Why NBC Tried To Ban Norm Macdonald From Late Night
The late Norm Macdonald, who passed away after a long battle with cancer on Sept. 14, 2021, had quite a career in comedy, famously anchoring the Weekend Update segment on "Saturday Night Live" in the 1990s. After his "SNL" stint ended, he went on to appear in a variety of primetime comedy series, including "Norm," "My Name Is Earl," "Family Guy," and "The Middle" (via IMDb).

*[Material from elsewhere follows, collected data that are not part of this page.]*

==> config.mk <==
export PLATFORM = sky130hd
export DESIGN_NAME = prio_irq_ctrl
export DESIGN_NICKNAME = d
export VERILOG_FILES = /design/src/rtl/prio_irq_ctrl.sv
export SDC_FILE = /design/constraint.sdc
export NUM_CORES = 1
export LEC_CHECK = 0
export BUFFER_PORTS_ARGS = -buffer_cell sky130_fd_sc_hd__buf_4
export CAP_MARGIN = 20
export CORE_ASPECT_RATIO = 1.1
export CORE_MARGIN = 10
export CORE_UTILIZATION = 55
export DETAILED_ROUTE_END_ITERATION = 8
export PLACE_DENSITY = 0.82
export SETUP_SLACK_MARGIN = 0.15
export SLEW_MARGIN = 20
export SYNTH_ARGS = -nofsm -noshare
export SYNTH_HDL_FRONTEND = slang
export SYNTH_SLANG_ARGS = --single-unit
==> constraint.sdc <==
create_clock -name clk -period 4.3 [get_ports clk]
set_input_delay 0.43 -clock clk [delete_from_list [all_inputs] [get_ports clk]]
set_output_delay 0.43 -clock clk [all_outputs]
set_load 0.005 [all_outputs]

However, the reason he was fired from "SNL" became the reason NBC didn't want Macdonald to appear on any of the network's late-night shows past 1998. After Macdonald's heartbreaking death in September 2021, former "Late Night With Conan O'Brien" host Conan O'Brien took to his podcast, "Conan O'Brien Needs a Friend," for what he called an "emergency" episode to talk about his late friend with their longtime pal, Andy Richter.

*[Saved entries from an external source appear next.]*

[src/rtl/pwm10_subcnt.sv]
module pwm10_subcnt
    import pwm10_pkg::*;
#(
    parameter int PS_STAGES = 2
) (
    input  logic                  clk,
    input  logic                  rst_n,
    input  logic                  run,
    input  logic                  tick,
    input  logic                  clr,
    input  logic [PWM_PS_W-1:0]   ps_sel,
    output logic [PWM_FINE_W-1:0] fine_nx,
    output logic                  wrap
);

    localparam int SUB_W = PWM_FINE_W * (PS_STAGES + 1);

    logic [SUB_W-1:0] sub_q;
    logic [SUB_W-1:0] sub_inc;
    logic [SUB_W-1:0] sub_nx;
    logic [SUB_W-1:0] term;
    logic [SUB_W:0]   one_sh;
    logic             at_term;
    int               stage;

    // prescale codes above the last stage saturate to it (1x selects /16)
    always_comb begin
        if (int'(ps_sel) > PS_STAGES) begin
            stage = PS_STAGES;
        end else begin
            stage = int'(ps_sel);
        end
        one_sh  = (SUB_W+1)'(1) << (PWM_FINE_W * (stage + 1));
        term    = SUB_W'(one_sh - 1'b1);
        at_term = (sub_q == term);
        sub_inc = at_term ? '0 : sub_q + 1'b1;
        sub_nx  = tick ? sub_inc : sub_q;
        fine_nx = PWM_FINE_W'(sub_nx >> (PWM_FINE_W * stage));
        wrap    = run && tick && at_term;
    end

    always_ff @(posedge clk) begin
        if (!rst_n) begin
            sub_q <= '0;
        end else if (!run || clr) begin
            sub_q <= '0;
        end else if (tick) begin
            sub_q <= sub_inc;
        end
    end

endmodule

[src/rtl/pwm10_timebase.sv]
module pwm10_timebase #(
    parameter int TMR_W = 8
) (
    input  logic             clk,
    input  logic             rst_n,
    input  logic             run,
    input  logic             step,
    input  logic [TMR_W-1:0] period,
    output logic [TMR_W-1:0] tmr_q,
    output logic [TMR_W-1:0] tmr_nx,
    output logic             at_top
);

    always_comb begin
        at_top = (tmr_q == period);
        if (!step) begin
            tmr_nx = tmr_q;
        end else if (at_top) begin
            tmr_nx = '0;
        end else begin
            tmr_nx = tmr_q + 1'b1;
        end
    end

    always_ff @(posedge clk) begin
        if (!rst_n) begin
            tmr_q <= '0;
        end else if (!run) begin
            tmr_q <= '0;
        end else begin
            tmr_q <= tmr_nx;
        end
    end

endmodule

[src/rtl/pwm10_regs.sv]
module pwm10_regs
    import pwm10_pkg::*;
#(
    parameter int TMR_W = 8
) (
    input  logic                        clk,
    input  logic                        rst_n,
    input  logic                        wr_en,
    input  logic [PWM_ADDR_W-1:0]       wr_addr,
    input  logic [TMR_W-1:0]            wr_data,
    output logic [TMR_W-1:0]            period_q,
    output logic [TMR_W+PWM_FINE_W-1:0] duty_buf,
    output logic                        mode_pwm,
    output logic [PWM_PS_W-1:0]         ps_sel,
    output logic                        ps_changed
);

    logic [TMR_W-1:0] duty_hi_q;
    ctrl_t            ctrl_q;
    ctrl_t            ctrl_in;
    logic             wr_ctrl;

    assign ctrl_in    = ctrl_t'(wr_data[CTRL_W-1:0]);
    assign wr_ctrl    = wr_en && (wr_addr == ADDR_CTRL);
    assign ps_changed = wr_ctrl && (ctrl_in.ps_sel != ctrl_q.ps_sel);
    assign duty_buf   = {duty_hi_q, ctrl_q.duty_lo};
    assign mode_pwm   = (ctrl_q.mode == MODE_PWM);
    assign ps_sel     = ctrl_q.ps_sel;

    always_ff @(posedge clk) begin
        if (!rst_n) begin
            period_q  <= '0;
            duty_hi_q <= '0;
            ctrl_q    <= '0;
        end else if (wr_en) begin
            unique case (wr_addr)
                ADDR_PERIOD:  period_q  <= wr_data;
                ADDR_DUTY_HI: duty_hi_q <= wr_data;
                ADDR_CTRL:    ctrl_q    <= ctrl_in;
                default:      ;
            endcase
        end
    end

endmodule

[src/rtl/pwm10_fsm.sv]
module pwm10_fsm
    import pwm10_pkg::*;
#(
    parameter int DUTY_W = 10
) (
    input  logic              clk,
    input  logic              rst_n,
    input  logic              tick,
    input  logic              mode_pwm,
    input  logic              wrap,
    input  logic              at_top,
    input  logic [DUTY_W-1:0] cnt_nx,
    input  logic [DUTY_W-1:0] duty_buf,
    output logic              run,
    output logic              load_evt,
    output logic              pwm_out,
    output logic [DUTY_W-1:0] shadow_q
);

    pwm_state_e state_q;
    pwm_state_e state_nx;
    logic       match_clr;

    always_comb begin
        state_nx = state_q;
        unique case (state_q)
            ST_OFF:  state_nx = mode_pwm ? ST_ARM : ST_OFF;
            ST_ARM:  state_nx = !mode_pwm ? ST_OFF : (tick ? ST_RUN : ST_ARM);
            ST_RUN:  state_nx = mode_pwm ? ST_RUN : ST_OFF;
            default: state_nx = ST_OFF;
        endcase
    end

    always_ff @(posedge clk) begin
        if (!rst_n) begin
            state_q <= ST_OFF;
        end else begin
            state_q <= state_nx;
        end
    end

    assign run       = (state_q == ST_RUN);
    assign load_evt  = mode_pwm &&
                       (((state_q == ST_ARM) && tick) || (run && wrap && at_top));
    assign match_clr = run && tick && (cnt_nx == shadow_q);

    always_ff @(posedge clk) begin
        if (!rst_n) begin
            pwm_out  <= 1'b0;
            shadow_q <= '0;
        end else if (!mode_pwm) begin
            pwm_out  <= 1'b0;
        end else if (load_evt) begin
            shadow_q <= duty_buf;
            pwm_out  <= (duty_buf != '0);
        end else if (match_clr) begin
            pwm_out  <= 1'b0;
        end
    end

endmodule

[src/rtl/pwm10_gen.sv]
module pwm10_gen
    import pwm10_pkg::*;
#(
    parameter int TMR_W     = 8,
    parameter int PS_STAGES = 2
) (
    input  logic                        clk,
    input  logic                        rst_n,
    input  logic                        tick,
    input  logic                        wr_en,
    input  logic [PWM_ADDR_W-1:0]       wr_addr,
    input  logic [TMR_W-1:0]            wr_data,
    output logic                        pwm_out,
    output logic [TMR_W+PWM_FINE_W-1:0] shadow_duty
);

    localparam int DUTY_W = TMR_W + PWM_FINE_W;

    logic [TMR_W-1:0]      period_val;
    logic [DUTY_W-1:0]     buf_duty;
    logic                  mode_pwm;
    logic [PWM_PS_W-1:0]   ps_sel;
    logic                  ps_changed;
    logic [PWM_FINE_W-1:0] fine_nx;
    logic                  wrap;
    logic                  run;
    logic [TMR_W-1:0]      tmr_val;
    logic [TMR_W-1:0]      tmr_nx;
    logic                  at_top;
    logic                  load_evt;
    logic [DUTY_W-1:0]     cnt_nx;

    assign cnt_nx = {tmr_nx, fine_nx};

    pwm10_regs #(.TMR_W(TMR_W)) i_regs (
        .clk        (clk),
        .rst_n      (rst_n),
        .wr_en      (wr_en),
        .wr_addr    (wr_addr),
        .wr_data    (wr_data),
        .period_q   (period_val),
        .duty_buf   (buf_duty),
        .mode_pwm   (mode_pwm),
        .ps_sel     (ps_sel),
        .ps_changed (ps_changed)
    );

    pwm10_subcnt #(.PS_STAGES(PS_STAGES)) i_subcnt (
        .clk     (clk),
        .rst_n   (rst_n),
        .run     (run),
        .tick    (tick),
        .clr     (ps_changed),
        .ps_sel  (ps_sel),
        .fine_nx (fine_nx),
        .wrap    (wrap)
    );

    pwm10_timebase #(.TMR_W(TMR_W)) i_timebase (
        .clk    (clk),
        .rst_n  (rst_n),
        .run    (run),
        .step   (wrap),
        .period (period_val),
        .tmr_q  (tmr_val),
        .tmr_nx (tmr_nx),
        .at_top (at_top)
    );

    pwm10_fsm #(.DUTY_W(DUTY_W)) i_fsm (
        .clk      (clk),
        .rst_n    (rst_n),
        .tick     (tick),
        .mode_pwm (mode_pwm),
        .wrap     (wrap),
        .at_top   (at_top),
        .cnt_nx   (cnt_nx),
        .duty_buf (buf_duty),
        .run      (run),
        .load_evt (load_evt),
        .pwm_out  (pwm_out),
        .shadow_q (shadow_duty)
    );

endmodule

That's when O'Brien revealed the hard time he had when trying to book Macdonald on his show — and it all had to do with O.J. Simpson.

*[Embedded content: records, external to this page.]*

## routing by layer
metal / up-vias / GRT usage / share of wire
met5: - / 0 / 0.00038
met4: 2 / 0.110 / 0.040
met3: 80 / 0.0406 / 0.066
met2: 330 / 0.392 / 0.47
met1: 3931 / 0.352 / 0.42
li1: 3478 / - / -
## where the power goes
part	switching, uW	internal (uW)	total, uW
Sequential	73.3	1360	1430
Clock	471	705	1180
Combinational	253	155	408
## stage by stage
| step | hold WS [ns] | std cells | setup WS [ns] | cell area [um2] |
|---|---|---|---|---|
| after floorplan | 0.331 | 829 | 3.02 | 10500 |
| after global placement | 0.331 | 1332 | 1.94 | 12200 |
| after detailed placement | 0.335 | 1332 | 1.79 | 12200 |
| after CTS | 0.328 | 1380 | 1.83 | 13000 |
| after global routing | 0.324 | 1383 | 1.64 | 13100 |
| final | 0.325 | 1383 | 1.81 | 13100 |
$ cat src/rtl/rxp_pkg.sv
package rxp_pkg;
  parameter int unsigned RXP_DEF_W = 8;

  function automatic int unsigned rxp_cnt_w(input int unsigned w);
    return $clog2(w + 1);
  endfunction
endpackage

$ cat src/rtl/rxp_flag.sv
module rxp_flag (
  input  logic clk,
  input  logic rst_n,
  input  logic set_i,
  input  logic clr_i,
  output logic q_o
);
  always_ff @(posedge clk or negedge rst_n) begin
    if (!rst_n)      q_o <= 1'b0;
    else if (set_i)  q_o <= 1'b1;
    else if (clr_i)  q_o <= 1'b0;
  end

  AST_SET_WINS: assert property (@(posedge clk) disable iff (!rst_n)
    set_i |=> q_o);
endmodule
`src/rtl/owire_triplet.sv`:
```
module owire_triplet (
  input  logic       clk,
  input  logic       rst_n,
  input  logic       start_i,
  input  logic       pref_dir_i,
  output logic       slot_req_o,
  output logic       slot_bit_o,
  input  logic       slot_done_i,
  input  logic       slot_sample_i,
  output logic [2:0] result_o,
  output logic       done_o
);

  typedef enum logic [1:0] {S_IDLE, S_ID, S_CMP, S_WR} st_t;

  st_t  state;
  logic id_q, cmp_q, pref_q, dir_q;

  assign slot_req_o = (state != S_IDLE);
  assign slot_bit_o = (state == S_WR) ? dir_q : 1'b1;

  always_ff @(posedge clk) begin
    if (!rst_n) begin
      state    <= S_IDLE;
      id_q     <= 1'b0;
      cmp_q    <= 1'b0;
      pref_q   <= 1'b0;
      dir_q    <= 1'b0;
      result_o <= 3'd0;
      done_o   <= 1'b0;
    end else begin
      done_o <= 1'b0;
      case (state)
        S_IDLE: if (start_i) begin
          pref_q <= pref_dir_i;
          state  <= S_ID;
        end
        S_ID: if (slot_done_i) begin
          id_q  <= slot_sample_i;
          state <= S_CMP;
        end
        S_CMP: if (slot_done_i) begin
          cmp_q <= slot_sample_i;
          dir_q <= (id_q ^ slot_sample_i) ? id_q : pref_q;
          state <= S_WR;
        end
        default: if (slot_done_i) begin
          result_o <= (id_q & cmp_q) ? 3'd3 : {dir_q, cmp_q, id_q};
          done_o   <= 1'b1;
          state    <= S_IDLE;
        end
      endcase
    end
  end

  logic [2:0] n_slots;
  always_ff @(posedge clk) begin
    if (!rst_n)                          n_slots <= 3'd0;
    else if (state == S_IDLE && start_i) n_slots <= 3'd0;
    else if (slot_req_o && slot_done_i)  n_slots <= n_slots + 3'd1;
  end

  assert_first_read_R2: assert property (@(posedge clk) disable iff (!rst_n)
    $rose(slot_req_o) |-> slot_bit_o);
  assert_slot_hold_R2: assert property (@(posedge clk) disable iff (!rst_n)
    (slot_req_o && !slot_done_i) |=> (slot_req_o && $stable(slot_bit_o)));
  assert_code_legal_R3: assert property (@(posedge clk) disable iff (!rst_n)
    done_o |-> (result_o == 3'd0 || result_o == 3'd2 || result_o == 3'd3 ||
                result_o == 3'd4 || result_o == 3'd5));
  assert_dir_written_R6: assert property (@(posedge clk) disable iff (!rst_n)
    (done_o && result_o != 3'd3) |-> ($past(slot_bit_o) == result_o[2]));
  assert_done_pulse_R7: assert property (@(posedge clk) disable iff (!rst_n)
    done_o |=> !done_o);
  assert_three_slots_R7: assert property (@(posedge clk) disable iff (!rst_n)
    done_o |-> (n_slots == 3'd3 && !slot_req_o));
  assert_busy_ignore_R8: assert property (@(posedge clk) disable iff (!rst_n)
    (slot_req_o && start_i) |=> (n_slots >= $past(n_slots)));

endmodule

```
`config.mk`:
```
export PLATFORM = sky130hd
export DESIGN_NAME = owire_triplet
export DESIGN_NICKNAME = d
export VERILOG_FILES = /design/src/rtl/owire_triplet.sv
export SDC_FILE = /design/constraint.sdc
export NUM_CORES = 1
export LEC_CHECK = 0
export ABC_AREA = 1
export BUFFER_PORTS_ARGS = -buffer_cell sky130_fd_sc_hd__buf_2
export CAP_MARGIN = 30
export CORE_AREA = 3 3 40 42
export DETAILED_ROUTE_END_ITERATION = 10
export DIE_AREA = 0 0 43 45
export PLACE_DENSITY = 0.6
export REMOVE_ABC_BUFFERS = 1
export SETUP_SLACK_MARGIN = 0.15
export SYNTH_ARGS = -nofsm -noshare
export SYNTH_HDL_FRONTEND = slang
export SYNTH_SLANG_ARGS = --single-unit
```
`constraint.sdc`:
```
create_clock -name clk -period 1.3 [get_ports clk]
set_clock_uncertainty 0.2 [all_clocks]
set_input_delay 0.065 -clock clk [delete_from_list [all_inputs] [get_ports clk]]
set_output_delay 0.065 -clock clk [all_outputs]
set_load 0.01 [all_outputs]
```
* Yosys cells after proc, flatten, opt, wreduce, memory -nomap -nowiden
Index checks and enable logic that the tools add are counted.
** Storage, ports and cells
- Word-level logic and storage cells :: 36
- Memories kept :: 0
- Memory bits (read-only) :: 0
- Latch bits :: 0
- Bits in writable memories :: 0
- Output and inout bits :: 6
- Bits in registers :: 10
** Cells by class
- Reductions and logical operators :: 10
- Divide/modulo/power cells :: 0
- Eq/ne operators :: 6
- Bitwise gates (word level) :: 4
- $add $sub $neg :: 0
- Muxes and demuxes :: 9
- $lt $le $gt $ge :: 0
- Shift-type cells :: 0
- $mul :: 0
** Operators with widths (number)
- 2-bit two-way mux :: 4
- 2-bit AND reduction :: 4
- 2-bit != test, second input constant :: 3
- 2-bit case mux with 3 select lines :: 1
- 2-bit equality test, second input constant :: 2
- 4-bit AND reduction :: 1
- 2-bit nonzero test :: 2
- 4-bit OR reduction :: 1
- 1-bit two-way mux :: 3
- 3-bit two-way mux :: 1
- 3-bit OR reduction :: 1
- 2-bit by 1-bit equality test with 1-bit output, second input constant :: 1
- 2-bit zero test :: 1
- 1-bit NOT :: 2
- 1-bit AND :: 1
- 1-bit XOR :: 1

* Longest topological paths before layout
- Word-level depth :: 4
- Depth in mapped cells :: 8
- Gate-level depth less buffers :: 8

* Least setup slack after synthesis
No wires, ideal clock.
- Path kind :: reg2reg
- Start point :: register state[0]
- End point :: register state[1]
- Slack :: -0.089 ns
- Required time :: 0.987 ns
- Setup time :: 0.113 ns
- Buffers on the path :: 0
- Arrival time :: 1.076 ns
- Stages on the path, launching flop included :: 9
- Cell sequence :: dfxtp_1 inv_1 ha_1 inv_1 nand2_1 nand2_1 nor2_2 nor2_1 nor2_1
** On the way
- Word-level cells in the longest chain between the ends :: 3
- Elaborated cells between the ends (all ways) :: 9
** Ends and longest elaborated chain
- from (decl) :: line 16 : st_t state;
- from (signal assigned) :: line 24 : state <= S_IDLE;
- from (signal assigned) :: line 36 : state <= S_ID;
- from (signal assigned) :: line 40 : state <= S_CMP;
- 2-bit by 1-bit equality test with 1-bit output, or another cell as far along :: line 33 : case (state)
- 2-bit != test (no source line) / 2-bit nonzero test (equally long branches)
- 4-bit AND reduction (no source line)
Parallel ways exist; a longest one is shown, timed or not.
A chain may end at the register's enable or synchronous reset.

* Worst setup path in the final report
- Start point :: register state[0]
- End point :: output port slot_bit_o
** On the way
- Word-level cells in the longest chain between the ends :: 2
** Ends and longest elaborated chain
- 2-bit equality test :: line 20 : assign slot_bit_o = (state == S_WR) ? dir_q : 1'b1;
- 1-bit two-way mux :: line 20
- to (decl) :: line 7 : output logic slot_bit_o,
Every way passes these cells.

==> impl_metrics.yaml <==
status:
  run_status: "finished with violations"
  violations: "negative setup slack"
placement:
  portBuffers: 11
  place_ws_ns: -0.0957
  place_area_um2: 598
  gp_congestion: 0.766
  hpwl_um: 812
sta:
  setup-violations-final: 1
  slew_violations: 0
  finalCritPeriodShare: 1.01
  finalWorstSetupSlack_ns: -0.00768
  tightest_slew_ns: 0.209
  fmax_ghz: 0.765
  tns_ns: -0.00768
  slew-limit-headroom: 0.860
  rsz0062_at_grt: "true"
  finalHoldViolations: 0
  holdWs_ns: 0.0321
  final.min_clock_period_ns: 1.31
floorplanning:
  die_width_um: 43
  die_area_mm2: 0.00194
  ioPinCount: 12
  rows: 13
  die_y_um: 45
  start_util: 0.399
  coreArea_mm2: 0.00128
worst_setup_path:
  crit_buf_inv: 2
  critPathSlowestCell: "dfxtp_2"
  cp_num_cells: 4
  path_cells: "buf_6 -> ha_4 -> nand2_1 -> buf_2"
  reg2reg_depth: 7
  critPathKind: "reg -> out"
  critical_path_peak_fanout: 3
  cp_data_required_time_ns: 1.03
  arrival_ns: 1.04
  cp-startpoint: "state[0]$_SDFFE_PN0P_"
  crit_end: "slot_bit_o"
  start_kind: "flop"
  end_kind: "output port"
  reg2reg_from: "state[1]$_SDFFE_PN0P_"
  crit_path_max_incr_delay_ns: 0.34
  cp_top_family: "flip-flops"
  rr_endpoint: "state[1]$_SDFFE_PN0P_"
  reg2reg_slack_ns: 0.03
cts:
  cts_inserted_buffers: 3
  htreeDepth: 1
  clk_pin_slew_ns: 0.07
  cts_tree: "built"
  insertion_delay_ns: 0.27
  clkSinkCount: 10
  root_buffer: "clkbuf_4"
  ctsLongestPathBuffers: 2
synth:
  synth_area_per_cell_um2: 7.12
  syn_inst: 72
  netlist_area_um2: 513
  yosysSeqAreaShare: 0.390
  ys_warn_count: 0
  synth.distinct_cells: 13
  ys_ff_latch: 10
layout:
  nNetsFinal: 113
  finalInstanceArea_um2: 817
  area_growth_pct: 59.3
  mostFrequentLayoutCells: "nand2_1 (13), buf_2 (10), nor2_1 (8), dfxtp_1 (8), dlygate4sd3_1 (7)"
  num_antenna_cells: 0
  final_common_cell: "nand2_1"
  drive_gt1_frac: 0.396
routing:
  wl_per_cell_um: 10.8
  ant_nets: 0
  viasPerCell: 4.63
  drcViolationCount: 0
  vias: 537
  first_pass_iters: 4
  drtIter0Drc: 9
  wl_um: 1250
global_routing:
  grt_max_degree: 9
  gr-total-overflow: 0
  grt_first_pass_wirelength_um: 1990
  antenna_found_initial: 0
  grt_pass1_vias: 469
  grt_usage: 0.151
worst_hold_path:
  min_path_type: "in -> reg"
power:
  ir_drop_mv: 0.879
  powerDensity_mw_per_mm2: 1770
  power_leakage_nw: 0.384
  finalPower_mw: 1.44
job:
  drv_cap: 0
[per-layer routing]
metal	part of all wire	vias up	routed length, µm	GRT usage
li1	-	285	-	-
met1	0.44	235	548	0.157
met2	0.50	13	624	0.249
met3	0.038	4	47	0.0478
met4	0.023	0	29	0.127
met5	0	-	0	0
[logic make-up (layout without fill, tap and decap cells)]
group	count (synthesis)	after routing	synth area share
flops	10	10	0.390
fa+ha+maj	5	5	0.122
buf+inv	12	41	0.102
simple gates	32	32	0.259
compound gates	13	13	0.127
[cell usage after synthesis]
cell type  number  area share
ha_1            5        0.12
nand3_1         5       0.049
inv_2           1      0.0073
buf_6           1       0.022
dfxtp_1        10        0.39
nor2_2          1       0.012
nand2_2         1       0.012
o21ai_0         6       0.059
inv_1          10       0.073
nand2_1        16        0.12
nor3_1          1      0.0097
nor2_1          8       0.059
a21oi_1         7       0.068
[sequential cells by signal, indices dropped and copies added (netlist names)]
name / cells
done_o: 1
id_q: 1
pref_q: 1
result_o: 3
state: 2
cmp_q: 1
dir_q: 1
[where the power goes]
group          internal, mW  total (mW)  switching (mW)
Combinational         0.376       0.736           0.360
Clock                 0.170       0.290           0.120
Sequential            0.371       0.416          0.0444
Total                 0.918        1.44           0.524
[final cells by class]
type | instances | area (µm²)
multi-input cells | 50 | 317
inverters | 11 | 43.8
repair buffers | 26 | 199
flip-flops and latches | 10 | 203
well taps | 15 | 18.8
clock buffers | 4 | 36.3
fillers | 116 | 468
[timing repair]
item,CTS,global route
hold buffers,4,3
hold endpoints to repair,10,5
pin swaps,3,2
gates resized for setup,19,8
buffers inserted,4,1
setup endpoints to repair,12,12
[worst reg2reg max path, cell delays in order, from the launching register on]
cell,delay (ns)
dfxtp_2,0.34
buf_6,0.12
ha_2,0.19
nand2_2,0.07
nand2_2,0.06
nor2_2,0.11
nor2_1,0.05
nor2_1,0.08
[how the worst min path moves through the flow]
stage	startpoint	to	cells after the start
2_1_floorplan	rst_n	state[1]$_SDFFE_PN0P_	2
3_3_place_gp	pref_dir_i	pref_q$_SDFFE_PN0P_	3
3_5_place_dp	pref_dir_i	pref_q$_SDFFE_PN0P_	3
4_1_cts	slot_done_i	done_o$_SDFF_PP0_	3
5_1_grt	slot_done_i	state[1]$_SDFFE_PN0P_	6
6_report	slot_done_i	state[1]$_SDFFE_PN0P_	6
[metrics by stage]
stage | instances | utilization
2_1_floorplan | 71 | -
3_3_place_gp | 100 | 0.465
3_5_place_dp | 100 | 0.465
4_1_cts | 112 | 0.590
5_1_grt | 116 | 0.636
6_report | 116 | 0.636
Note: power is estimated with default switching activity, not from simulation.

Norm Macdonald's O.J. Simpson jokes angered an NBC executive
After O.J. Simpson was put on trial (and eventually acquitted) for murdering his ex-wife, Nicole Brown Simpson, and her friend, Ron Goldman, Norm Macdonald could not stop cracking Simpson jokes on "Saturday Night Live" during his Weekend Update segments. Even after the former footballer was set free, the jokes were still there for Macdonald, and that angered NBC executive Don Ohlmeyer, a good friend of Simpson's.
When Macdonald didn't obey the network decree to stop making the jokes, Macdonald lost his "SNL" job, but Ohlmeyer wanted to take things further by making sure he never appeared on any other NBC late-night show, according to Conan O'Brien.
On his podcast after Macdonald passed, O'Brien even made reference to how funny his friend was when deadpanning his Simpson jokes during Weekend Update, knowing he could lose his job over it. "Funniest guy to ever be on that show and he's going to lose his job," O'Brien said.
Conan O'Brien explains how Norm Macdonald was nearly blacklisted
After Norm Macdonald lost his "SNL" job, he almost never made it onto "Late Night With Conan O'Brien" — again, because of a directive from NBC exec Don Ohlmeyer. "The word came down, 'You can't book Norm Macdonald anymore,'" O'Brien said on his podcast. "And it came from the top, from Don Ohlmeyer." As Andy Richter put it during the September conversation in memory of Macdonald: "One of his bosses was friends with a murderer."
Still, O'Brien decided to stand his ground with O.J. Simpson's pal and his own boss by sending a letter back explaining why he wanted Macdonald on his show. "I got this directive," he recalled writing. "You've hired me to do the best show I can and this is my best guest. So I need to do my job, which is the best show I can do."
O'Brien ended up winning his argument with Ohlmeyer, and, in the end, Macdonald was not banned. He went on to be a guest on "Late Night" four more times as well as another four times during the brief period that O'Brien hosted "The Tonight Show" on NBC (via the Daily Beast).